A 690,000-year geological sequence from southeast South Australia documents shoreline changes between Naracoorte and Robe. The data, from a recent drilling program, includes sandy and fine-grained facies deposited in beach, marine, aeolian, and lagoonal environments. It is provided by the Australian Ocean Data Network and suggests at least 20 major high sea-level stands during the period.
Use Cases
- Modeling past sea-level changes based on the described regressive sequence and high sea-level stands.
- Analyzing sediment facies transitions based on described beach, marine, aeolian, and lagoonal deposits.
- Studying regional tectonic uplift based on its relationship to volcanic activity near Mount Gambier-Mount Burr.
Strengths
- Covers a specific 690,000-year time period for detailed paleoclimate study.
- Documents a 100 km seaward progradation of the shoreline, providing a clear spatial scale.
- Identifies at least 20 major high sea-level stands, offering a quantifiable record of change.
Limitations
- Column-level documentation is absent; field semantics must be inferred after download.
- Row count is unknown, which may limit suitability assessment.
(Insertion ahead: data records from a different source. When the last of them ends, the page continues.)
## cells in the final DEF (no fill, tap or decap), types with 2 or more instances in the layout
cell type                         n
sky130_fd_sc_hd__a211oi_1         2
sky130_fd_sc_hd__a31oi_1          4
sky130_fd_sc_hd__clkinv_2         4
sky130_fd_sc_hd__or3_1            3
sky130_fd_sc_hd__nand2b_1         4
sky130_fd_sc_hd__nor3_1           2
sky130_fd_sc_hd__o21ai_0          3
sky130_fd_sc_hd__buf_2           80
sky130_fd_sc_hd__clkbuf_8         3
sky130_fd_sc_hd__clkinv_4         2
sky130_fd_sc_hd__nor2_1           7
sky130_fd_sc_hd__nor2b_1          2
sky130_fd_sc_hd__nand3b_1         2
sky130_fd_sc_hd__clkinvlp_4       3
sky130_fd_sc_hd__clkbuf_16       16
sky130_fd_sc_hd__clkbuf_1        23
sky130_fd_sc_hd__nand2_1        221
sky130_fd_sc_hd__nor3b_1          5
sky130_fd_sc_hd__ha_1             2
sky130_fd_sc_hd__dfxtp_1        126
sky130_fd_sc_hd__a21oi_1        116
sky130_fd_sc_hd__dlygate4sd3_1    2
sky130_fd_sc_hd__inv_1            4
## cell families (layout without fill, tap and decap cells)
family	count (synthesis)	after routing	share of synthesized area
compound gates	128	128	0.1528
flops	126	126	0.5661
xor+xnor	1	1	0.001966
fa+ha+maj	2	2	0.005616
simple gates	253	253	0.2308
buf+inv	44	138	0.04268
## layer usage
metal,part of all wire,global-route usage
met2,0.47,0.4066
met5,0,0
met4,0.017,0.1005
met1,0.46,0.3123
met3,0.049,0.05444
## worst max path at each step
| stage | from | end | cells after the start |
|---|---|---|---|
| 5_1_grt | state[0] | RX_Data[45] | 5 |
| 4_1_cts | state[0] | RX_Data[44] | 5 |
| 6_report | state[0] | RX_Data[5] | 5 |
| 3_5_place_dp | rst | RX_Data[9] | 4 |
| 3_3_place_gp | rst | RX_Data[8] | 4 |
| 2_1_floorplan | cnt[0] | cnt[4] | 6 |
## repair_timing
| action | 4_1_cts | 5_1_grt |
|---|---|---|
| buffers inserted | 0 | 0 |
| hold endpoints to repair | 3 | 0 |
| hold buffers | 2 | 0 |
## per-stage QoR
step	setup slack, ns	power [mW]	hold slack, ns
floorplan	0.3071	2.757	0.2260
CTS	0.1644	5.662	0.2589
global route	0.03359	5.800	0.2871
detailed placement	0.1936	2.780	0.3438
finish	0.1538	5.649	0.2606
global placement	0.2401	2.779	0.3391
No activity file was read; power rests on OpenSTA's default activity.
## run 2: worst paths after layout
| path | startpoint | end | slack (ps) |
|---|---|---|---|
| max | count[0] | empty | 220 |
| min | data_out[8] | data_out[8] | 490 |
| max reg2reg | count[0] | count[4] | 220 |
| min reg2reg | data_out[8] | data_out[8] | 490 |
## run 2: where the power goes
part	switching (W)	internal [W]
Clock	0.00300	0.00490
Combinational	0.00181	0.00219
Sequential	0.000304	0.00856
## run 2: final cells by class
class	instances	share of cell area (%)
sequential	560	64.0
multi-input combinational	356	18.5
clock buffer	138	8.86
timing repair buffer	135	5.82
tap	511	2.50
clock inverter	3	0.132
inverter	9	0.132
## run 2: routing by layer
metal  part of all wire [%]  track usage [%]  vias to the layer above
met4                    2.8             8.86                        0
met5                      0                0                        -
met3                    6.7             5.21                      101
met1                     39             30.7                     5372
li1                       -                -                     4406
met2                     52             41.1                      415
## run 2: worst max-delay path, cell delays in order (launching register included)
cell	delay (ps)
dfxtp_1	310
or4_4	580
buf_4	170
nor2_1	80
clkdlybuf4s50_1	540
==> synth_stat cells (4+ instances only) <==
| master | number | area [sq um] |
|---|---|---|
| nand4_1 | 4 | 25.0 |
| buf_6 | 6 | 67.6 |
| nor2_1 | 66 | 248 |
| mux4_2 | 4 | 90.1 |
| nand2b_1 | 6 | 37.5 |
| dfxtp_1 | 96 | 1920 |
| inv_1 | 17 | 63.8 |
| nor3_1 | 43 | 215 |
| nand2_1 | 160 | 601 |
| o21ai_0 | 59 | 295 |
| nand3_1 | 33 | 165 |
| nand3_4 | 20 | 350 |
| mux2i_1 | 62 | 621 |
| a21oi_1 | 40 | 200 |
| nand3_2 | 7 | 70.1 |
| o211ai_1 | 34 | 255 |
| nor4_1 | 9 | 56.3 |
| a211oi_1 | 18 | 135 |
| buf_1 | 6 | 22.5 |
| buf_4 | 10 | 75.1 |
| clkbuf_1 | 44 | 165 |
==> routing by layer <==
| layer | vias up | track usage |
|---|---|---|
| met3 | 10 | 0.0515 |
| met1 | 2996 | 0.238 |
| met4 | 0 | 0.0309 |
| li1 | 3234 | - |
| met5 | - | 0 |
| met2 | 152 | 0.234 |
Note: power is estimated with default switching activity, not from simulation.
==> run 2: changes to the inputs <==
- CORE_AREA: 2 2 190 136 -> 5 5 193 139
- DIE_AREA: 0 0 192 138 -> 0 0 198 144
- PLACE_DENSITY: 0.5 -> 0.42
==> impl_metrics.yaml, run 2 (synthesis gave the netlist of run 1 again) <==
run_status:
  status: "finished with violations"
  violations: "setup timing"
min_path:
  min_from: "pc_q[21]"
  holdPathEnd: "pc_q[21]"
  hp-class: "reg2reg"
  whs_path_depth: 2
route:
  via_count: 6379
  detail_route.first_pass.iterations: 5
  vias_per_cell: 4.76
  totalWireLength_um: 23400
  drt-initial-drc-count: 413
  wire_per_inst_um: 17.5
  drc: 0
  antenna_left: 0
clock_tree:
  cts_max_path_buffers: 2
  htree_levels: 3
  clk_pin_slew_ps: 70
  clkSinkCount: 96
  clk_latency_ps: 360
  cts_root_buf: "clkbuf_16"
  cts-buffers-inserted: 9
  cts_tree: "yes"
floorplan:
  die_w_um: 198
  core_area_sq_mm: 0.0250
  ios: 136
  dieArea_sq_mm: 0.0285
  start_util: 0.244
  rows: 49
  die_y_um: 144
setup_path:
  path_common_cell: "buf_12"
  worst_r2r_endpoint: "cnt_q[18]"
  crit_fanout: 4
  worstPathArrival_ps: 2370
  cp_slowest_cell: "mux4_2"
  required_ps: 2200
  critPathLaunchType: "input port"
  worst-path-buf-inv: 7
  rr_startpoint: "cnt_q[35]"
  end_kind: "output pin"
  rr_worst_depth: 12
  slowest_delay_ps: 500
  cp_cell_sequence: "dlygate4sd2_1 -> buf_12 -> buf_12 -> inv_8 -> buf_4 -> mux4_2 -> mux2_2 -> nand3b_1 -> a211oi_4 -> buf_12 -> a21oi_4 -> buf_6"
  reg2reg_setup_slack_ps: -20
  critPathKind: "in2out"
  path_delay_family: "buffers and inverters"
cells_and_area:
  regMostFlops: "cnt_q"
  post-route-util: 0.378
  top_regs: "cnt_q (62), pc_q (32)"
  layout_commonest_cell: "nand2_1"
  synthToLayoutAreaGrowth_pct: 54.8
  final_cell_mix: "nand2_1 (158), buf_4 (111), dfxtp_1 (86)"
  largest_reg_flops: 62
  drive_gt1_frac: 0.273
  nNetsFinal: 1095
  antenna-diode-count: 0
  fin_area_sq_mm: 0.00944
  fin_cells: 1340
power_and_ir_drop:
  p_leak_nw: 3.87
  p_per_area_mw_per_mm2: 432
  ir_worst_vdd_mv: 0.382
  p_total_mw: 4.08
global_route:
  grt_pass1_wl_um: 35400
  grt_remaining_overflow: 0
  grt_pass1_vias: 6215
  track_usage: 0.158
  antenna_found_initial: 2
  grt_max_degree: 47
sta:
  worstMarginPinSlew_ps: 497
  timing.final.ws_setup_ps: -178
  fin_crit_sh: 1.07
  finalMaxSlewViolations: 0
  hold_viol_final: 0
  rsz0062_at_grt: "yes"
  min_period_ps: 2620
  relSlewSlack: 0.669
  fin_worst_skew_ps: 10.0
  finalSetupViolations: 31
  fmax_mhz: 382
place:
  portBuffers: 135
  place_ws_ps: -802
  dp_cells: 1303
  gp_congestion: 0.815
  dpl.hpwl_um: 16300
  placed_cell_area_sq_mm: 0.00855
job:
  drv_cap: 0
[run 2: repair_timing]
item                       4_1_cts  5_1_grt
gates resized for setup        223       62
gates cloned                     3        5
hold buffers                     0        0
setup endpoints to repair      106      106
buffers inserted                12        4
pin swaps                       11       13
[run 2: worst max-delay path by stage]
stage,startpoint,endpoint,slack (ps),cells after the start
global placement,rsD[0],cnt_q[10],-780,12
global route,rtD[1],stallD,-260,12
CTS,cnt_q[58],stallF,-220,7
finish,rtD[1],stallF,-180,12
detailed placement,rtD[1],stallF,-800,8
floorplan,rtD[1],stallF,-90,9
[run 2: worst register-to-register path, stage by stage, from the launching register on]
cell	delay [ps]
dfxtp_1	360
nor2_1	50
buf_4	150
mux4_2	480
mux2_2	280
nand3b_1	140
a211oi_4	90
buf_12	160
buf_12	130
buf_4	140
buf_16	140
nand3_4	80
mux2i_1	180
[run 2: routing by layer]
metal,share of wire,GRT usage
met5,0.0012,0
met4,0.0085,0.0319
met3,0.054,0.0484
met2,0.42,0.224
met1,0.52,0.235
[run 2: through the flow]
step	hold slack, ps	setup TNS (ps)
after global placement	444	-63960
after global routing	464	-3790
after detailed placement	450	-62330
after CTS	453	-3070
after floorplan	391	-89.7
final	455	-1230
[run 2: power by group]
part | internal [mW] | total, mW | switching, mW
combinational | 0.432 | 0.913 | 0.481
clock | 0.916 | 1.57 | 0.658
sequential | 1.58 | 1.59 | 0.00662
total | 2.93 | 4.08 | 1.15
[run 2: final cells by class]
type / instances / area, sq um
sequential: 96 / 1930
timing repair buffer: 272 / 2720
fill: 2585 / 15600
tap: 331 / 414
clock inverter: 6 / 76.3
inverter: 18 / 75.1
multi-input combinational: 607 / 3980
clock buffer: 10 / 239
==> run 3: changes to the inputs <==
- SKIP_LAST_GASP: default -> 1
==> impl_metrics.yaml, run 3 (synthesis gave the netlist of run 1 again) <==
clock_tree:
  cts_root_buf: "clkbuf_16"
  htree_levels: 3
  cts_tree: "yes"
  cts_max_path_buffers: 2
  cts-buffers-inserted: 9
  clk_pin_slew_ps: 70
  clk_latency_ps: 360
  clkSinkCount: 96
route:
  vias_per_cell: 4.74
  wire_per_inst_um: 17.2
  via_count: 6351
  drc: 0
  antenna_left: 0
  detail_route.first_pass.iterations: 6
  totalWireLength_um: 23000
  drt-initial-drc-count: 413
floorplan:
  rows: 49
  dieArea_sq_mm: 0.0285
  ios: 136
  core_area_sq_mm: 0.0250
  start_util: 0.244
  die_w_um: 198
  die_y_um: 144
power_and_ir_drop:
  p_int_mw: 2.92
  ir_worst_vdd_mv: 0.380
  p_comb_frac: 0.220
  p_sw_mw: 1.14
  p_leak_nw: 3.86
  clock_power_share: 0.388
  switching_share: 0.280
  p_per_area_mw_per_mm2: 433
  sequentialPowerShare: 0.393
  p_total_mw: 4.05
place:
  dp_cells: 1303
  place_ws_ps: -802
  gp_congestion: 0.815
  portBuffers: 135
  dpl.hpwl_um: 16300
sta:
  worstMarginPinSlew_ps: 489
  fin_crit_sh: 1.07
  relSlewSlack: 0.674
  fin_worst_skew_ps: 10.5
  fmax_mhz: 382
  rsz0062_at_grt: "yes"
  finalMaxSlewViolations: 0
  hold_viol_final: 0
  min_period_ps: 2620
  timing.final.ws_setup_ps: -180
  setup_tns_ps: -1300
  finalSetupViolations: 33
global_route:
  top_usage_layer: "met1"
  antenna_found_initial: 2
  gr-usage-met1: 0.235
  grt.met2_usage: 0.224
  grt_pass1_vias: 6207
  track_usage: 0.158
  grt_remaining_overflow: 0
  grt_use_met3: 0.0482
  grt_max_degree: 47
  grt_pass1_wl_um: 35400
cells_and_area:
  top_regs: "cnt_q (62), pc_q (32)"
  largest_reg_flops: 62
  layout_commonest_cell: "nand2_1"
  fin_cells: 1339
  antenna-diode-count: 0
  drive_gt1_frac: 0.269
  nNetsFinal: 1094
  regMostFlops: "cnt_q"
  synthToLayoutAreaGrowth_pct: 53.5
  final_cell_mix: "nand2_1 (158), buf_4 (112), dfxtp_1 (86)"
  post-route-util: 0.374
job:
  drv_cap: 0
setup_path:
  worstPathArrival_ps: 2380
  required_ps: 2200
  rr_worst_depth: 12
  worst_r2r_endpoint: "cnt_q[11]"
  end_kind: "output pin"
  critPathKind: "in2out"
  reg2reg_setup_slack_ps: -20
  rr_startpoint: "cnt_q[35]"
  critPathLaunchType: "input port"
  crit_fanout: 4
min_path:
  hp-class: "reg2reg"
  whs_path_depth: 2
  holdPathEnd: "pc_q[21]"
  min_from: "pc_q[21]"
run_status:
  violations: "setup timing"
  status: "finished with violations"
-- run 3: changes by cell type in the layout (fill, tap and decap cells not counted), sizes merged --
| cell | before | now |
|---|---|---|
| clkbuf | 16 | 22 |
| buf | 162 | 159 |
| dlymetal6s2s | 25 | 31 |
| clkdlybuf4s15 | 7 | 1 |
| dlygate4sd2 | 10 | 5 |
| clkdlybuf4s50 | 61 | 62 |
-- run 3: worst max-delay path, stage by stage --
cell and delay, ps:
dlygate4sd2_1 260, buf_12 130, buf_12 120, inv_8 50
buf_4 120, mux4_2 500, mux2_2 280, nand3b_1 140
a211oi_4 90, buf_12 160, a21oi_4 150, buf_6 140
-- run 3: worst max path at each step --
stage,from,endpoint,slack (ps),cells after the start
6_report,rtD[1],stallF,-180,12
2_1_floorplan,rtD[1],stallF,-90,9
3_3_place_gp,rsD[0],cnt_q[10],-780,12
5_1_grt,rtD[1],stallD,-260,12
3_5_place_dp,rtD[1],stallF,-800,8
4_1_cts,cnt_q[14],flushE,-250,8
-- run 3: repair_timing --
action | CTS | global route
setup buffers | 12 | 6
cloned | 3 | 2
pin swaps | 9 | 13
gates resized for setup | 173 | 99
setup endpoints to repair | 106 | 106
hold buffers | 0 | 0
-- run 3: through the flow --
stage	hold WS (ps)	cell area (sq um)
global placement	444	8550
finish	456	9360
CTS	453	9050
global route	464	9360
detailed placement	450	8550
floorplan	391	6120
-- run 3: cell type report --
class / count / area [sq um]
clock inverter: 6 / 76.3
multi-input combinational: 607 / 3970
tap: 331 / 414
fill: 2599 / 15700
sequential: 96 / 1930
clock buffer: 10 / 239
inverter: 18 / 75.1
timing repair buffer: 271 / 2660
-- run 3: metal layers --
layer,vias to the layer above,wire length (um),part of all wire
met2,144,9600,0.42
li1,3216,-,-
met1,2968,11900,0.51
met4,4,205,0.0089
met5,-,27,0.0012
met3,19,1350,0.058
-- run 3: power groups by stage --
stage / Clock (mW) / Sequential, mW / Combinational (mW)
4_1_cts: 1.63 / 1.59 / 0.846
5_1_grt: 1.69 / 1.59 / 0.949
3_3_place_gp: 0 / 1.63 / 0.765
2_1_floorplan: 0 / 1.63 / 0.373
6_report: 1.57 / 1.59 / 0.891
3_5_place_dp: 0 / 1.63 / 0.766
`src/rtl/pc_seq.sv`:
```
// Multi-cycle program-counter sequencer: fetches one instruction over a
// valid/ready request + valid response port, holds it for execute, then commits the next PC.
module pc_seq #(
    parameter int unsigned     XLEN     = 32,
    parameter logic [XLEN-1:0] RESET_PC = XLEN'(32'h8000_0000)
) (
    input  logic            clk,
    input  logic            rst,
    input  logic [1:0]      pc_src,
    input  logic [XLEN-1:0] imm,
    input  logic [XLEN-1:0] rs1,
    input  logic [XLEN-1:0] csr_pc,
    input  logic            exec_done,
    input  logic            halt_req,
    output logic            if_req_valid,
    input  logic            if_req_ready,
    output logic [XLEN-1:0] if_req_addr,
    input  logic            if_resp_valid,
    input  logic [31:0]     if_resp_data,
    input  logic            if_resp_err,
    output logic [XLEN-1:0] pc,
    output logic [31:0]     inst,
    output logic            inst_valid,
    output logic            halted,
    output logic            fault,
    output logic [31:0]     retire_cnt
);

    // Handshake: a fetch request transfers on the cycle where if_req_valid and
    // if_req_ready are both high; valid/addr hold until then. Responses are
    // only honoured in WAIT_RESP, one per request.
    typedef enum logic [1:0] {
        S_FETCH     = 2'd0,
        S_WAIT_RESP = 2'd1,
        S_EXEC      = 2'd2,
        S_HALT      = 2'd3
    } state_t;

    state_t          state_q, state_d;
    logic [XLEN-1:0] pc_q, pc_d;
    logic [31:0]     inst_q, inst_d;
    logic            fault_q, fault_d;
    logic [31:0]     retire_q, retire_d;
    logic [XLEN-1:0] next_pc;
    logic [XLEN-1:0] jalr_tgt;

    assign jalr_tgt = rs1 + imm;

    always_comb begin
        next_pc = pc_q + XLEN'(4);
        case (pc_src)
            2'b00:   next_pc = pc_q + XLEN'(4);
            2'b01:   next_pc = pc_q + imm;
            2'b10:   next_pc = {jalr_tgt[XLEN-1:1], 1'b0};
            default: next_pc = csr_pc;
        endcase
    end

    always_comb begin
        state_d  = state_q;
        pc_d     = pc_q;
        inst_d   = inst_q;
        fault_d  = fault_q;
        retire_d = retire_q;
        case (state_q)
            S_FETCH: begin
                if (if_req_ready) begin
                    state_d = S_WAIT_RESP;
                end
            end
            S_WAIT_RESP: begin
                if (if_resp_valid) begin
                    if (if_resp_err) begin
                        fault_d = 1'b1;
                        state_d = S_HALT;
                    end else begin
                        inst_d  = if_resp_data;
                        state_d = S_EXEC;
                    end
                end
            end
            S_EXEC: begin
                // The instruction retires even when it halts or lands on a bad target.
                if (exec_done) begin
                    retire_d = retire_q + 32'd1;
                    if (halt_req) begin
                        state_d = S_HALT;
                    end else if (next_pc[1:0] != 2'b00) begin
                        fault_d = 1'b1;
                        state_d = S_HALT;
                    end else begin
                        pc_d    = next_pc;
                        state_d = S_FETCH;
                    end
                end
            end
            default: begin
                state_d = S_HALT;
            end
        endcase
    end

    always_ff @(posedge clk) begin
        if (rst) begin
            state_q  <= S_FETCH;
            pc_q     <= RESET_PC;
            inst_q   <= 32'd0;
            fault_q  <= 1'b0;
            retire_q <= 32'd0;
        end else begin
            state_q  <= state_d;
            pc_q     <= pc_d;
            inst_q   <= inst_d;
            fault_q  <= fault_d;
            retire_q <= retire_d;
        end
    end

    // Request is masked while rst is high so nothing leaks out during the reset cycle.
    assign if_req_valid = (state_q == S_FETCH) && !rst;
    assign if_req_addr  = pc_q;
    assign pc           = pc_q;
    assign inst         = inst_q;
    assign inst_valid   = (state_q == S_EXEC);
    assign halted       = (state_q == S_HALT);
    assign fault        = fault_q;
    assign retire_cnt   = retire_q;

endmodule

```
`config.mk`:
```
export PLATFORM = sky130hd
export DESIGN_NAME = pc_seq
export DESIGN_NICKNAME = d
export VERILOG_FILES = /design/src/rtl/pc_seq.sv
export SDC_FILE = /design/constraint.sdc
export NUM_CORES = 1
export LEC_CHECK = 0
export ABC_CLOCK_PERIOD_IN_PS = 3300
export BUFFER_PORTS_ARGS = -buffer_cell sky130_fd_sc_hd__buf_2
export CAP_MARGIN = 20
export CORE_ASPECT_RATIO = 0.6
export CORE_MARGIN = 1
export CORE_UTILIZATION = 48
export CTS_CLUSTER_SIZE = 14
export DETAILED_ROUTE_END_ITERATION = 16
export GPL_TIMING_DRIVEN = 1
export PLACE_DENSITY = 0.81
export SYNTH_ARGS = -nofsm -noshare
export SYNTH_HDL_FRONTEND = slang
export SYNTH_SLANG_ARGS = --single-unit
```
`constraint.sdc`:
```
create_clock -name clk -period 3.3 [get_ports clk]
set_clock_uncertainty 0.15 [all_clocks]
set_input_delay 0.495 -clock clk [delete_from_list [all_inputs] [get_ports clk]]
set_output_delay 0.495 -clock clk [all_outputs]
set_load 0.02 [all_outputs]
```
Yosys cells after proc, flatten, opt, wreduce, memory -nomap -nowiden
Index checks and enable logic that the tools add are counted.
{"block": "totals", "register_bits": 99, "latchBits": 0, "ramBits": 0, "mem_bits_ro": 0, "output_inout_bits": 132, "wordCells": 48, "mem_count": 0}
{"block": "op_classes", "addsub": 4, "n_mul": 0, "n_div": 0, "magnitude_cmp": 0, "n_eq_ne": 11, "shifts": 0, "n_mux": 14, "bitwise": 3, "reduce_logical": 11}
{"operator": "$pmux 32 s3", "count": 1}
{"operator": "$add 32x32->32", "count": 2}
{"operator": "$add 32x1->32 const B", "count": 1}
{"operator": "$add 32x3->32 const B", "count": 1}
{"operator": "$mux 2", "count": 5}
{"operator": "$ne 2x2->1 const B", "count": 5}
{"operator": "$eq 2x2->1 const B", "count": 3}
{"operator": "$mux 1", "count": 6}
{"operator": "$pmux 2 s3", "count": 1}
{"operator": "$reduce_and 3->1", "count": 2}
{"operator": "$reduce_and 6->1", "count": 1}
{"operator": "$eq 2x1->1 const B", "count": 2}
{"operator": "$logic_not 2->1", "count": 2}
{"operator": "$reduce_and 4->1", "count": 1}
{"operator": "$reduce_bool 2->1", "count": 2}
{"operator": "$not 1->1", "count": 3}
{"operator": "$ne 2x1->1 const B", "count": 1}
{"operator": "$pmux 1 s2", "count": 1}
{"operator": "$reduce_and 2->1", "count": 1}
{"operator": "$logic_and 1x1->1", "count": 1}
{"operator": "$logic_not 1->1", "count": 1}

Longest topological paths before layout
{"block": "depth", "word_depth": 7, "ltp_mapped": 13}

Worst setup path before layout
OpenSTA, ideal clock, no wires.
{"block": "synth_path", "path_type": "reg-to-reg", "startpoint": "register pc_q[0] (netlist: if_req_addr[0])", "endpoint": "register pc_q[28] (netlist: if_req_addr[28])", "setup_ns": 0.122, "arrival_ns": 2.902, "setup_slack_ns": 0.126, "path_stages_with_launch": 13, "path_cell_list": "dfxtp_1 > ha_1 > inv_1 > fa_1 > nand2b_1 > a21oi_1 > o2111ai_1 > nand3_1 > a211oi_2 > o41ai_1 > mux2i_1 > a21oi_1 > a221o_1"}
{"block": "synth_via", "elab_chain_len": 5, "elab_cells_between_ends": 6}
{"element": "start, declared", "line": "40", "text": "logic [XLEN-1:0] pc_q, pc_d;"}
{"element": "start signal, assigned", "line": "112", "text": "pc_q <= pc_d;"}
{"element": "$add 32x32->32 or $add 32x3->32 (tied branches)", "line": "53, 52"}
{"element": "$pmux 32 s3 *", "line": "51", "text": "case (pc_src)"}
{"element": "$reduce_bool 2->1", "line": "88", "text": "end else if (next_pc[1:0] != 2'b00) begin"}
{"element": "$not 1->1 (no source line)"}
{"element": "$reduce_and 4->1 (no source line)"}
Every way passes the cells marked *; elsewhere a longest branch is shown, timed or not.
A chain may end at the register's enable or synchronous reset.

Final worst setup path
Ends and elaborated chain as after synthesis.

==> summary.txt <==
dpl cell area: 10500 µm²
global routing met2 resource utilization: 0.480
clk slew on worst S/H paths: 0.08 ns
H-tree lvl count: 3
M3 GR Usage: 0.104
final WL: 31800 µm
Detailed Place HPWL: 25300 µm
CP Max Fanout: 3
synth unique cells: 63
commonest cells after routing, fill and taps aside: 268 x buf_2, 160 x nand2_1, 124 x a21oi_1
placed cells: 1679
gr ovfl total: 0
r2r worst-path depth: 13
setup violators final: 0
R2R setup slack: 0.15 ns
VDD IR-drop max: 301 µV
area leader, netlist: dfxtp_1
Hold WS: 0.229 ns
DR DRC count: 0
Max Cap Viol: 0
initial antenna violation count: 1
gr usage total: 0.332
met1 usage: 0.478
post-CTS resize count: 0
Worst Setup Start Kind: register
Relative slew margins: 0.400
Finished Cell Area: 10900 µm²
# clock sinks: 99
root buffer cell: clkbuf_16
period utilization: 0.955
Post-CTS Setup Inserts: 0
Pleak: 5.13 nW
clk_lat worst skew: 0.35 ns
fin cells: 1696
final hold violation count: 0
global-route wire length before repair: 48600 µm
GR peak layer: met2
Rows: 37
Multi-input gate area: 6120 µm²
Max Clk Rate: 317 MHz
vias in the first global route: 9093
Synth Net Count: 1374
Placer Congestion: 0.987
Vias: 10189
synthesis-to-layout area growth: 26.1%
cells after synthesis: 1172
Mean Syn Cell Area: 7.37 µm²
critical path type: reg2reg
Critical Path RT: 3.38 ns
I/O Buffers: 268
Die W: 175 µm
largest net degree at the start of global routing: 78
layout cells sized above 1: 0.276
minimum clock period: 3.15 ns
1st-pass router iterations: 6
Hold Path Depth: 3
CTS buffer count: 9
Yosys warnings: 0
Synth Flop Type: dfxtp_1
CP Capture Type: register
NumNets Final: 1659
CTS tree: built
Post-CTS Hold Buffers: 0
maximum clock path buffer count: 2
Core Box Area: 17400 µm²
outcome: finished clean
# fillers: 1607
critical path data arrival time: 3.23 ns
Die Y: 106 µm
commonest non-fill, non-tap cell in the layout: buf_2
Post-synth EDFFs: 0
register area: 1980 µm²
Routed Antenna Nets: 0
RSZ-0062 raised after global routing: false
Synth top area share: 0.230
worst slew pin tran: 0.895 ns
Pwr Density: 304 nW/µm²
I/O pin count: 269
Async S/R FF share, synth: 0
wire per inst: 18.7 µm
final count of pins violating max slew: 0
DR vias/cell: 6.01
die area: 18500 µm²
Yosys reg bits: 99
register area share after synthesis: 0.230
Ant. Diodes: 0
Post-Syn Area: 8630 µm²
HP Class: in2reg
Initial Util: 0.497
Synth area leaders: dfxtp_1 23%, ha_1 9.1%, a21oi_1 7.2%
1st-iter DRT viols: 1238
- Data may reflect geographic bias inherent to data_gov_au, focusing on a single Australian region.
Provenance
- Source
- Australian Ocean Data Network
- Collection Method
- Recent drilling program in southeast South Australia.
- Time Range
- Pleistocene, covering up to 690,000 years.
- Freshness
- Last updated 2026-04-16 08:16:32.898339; freshness should be verified.
- Geography
- Southeast South Australia, between Naracoorte and Robe.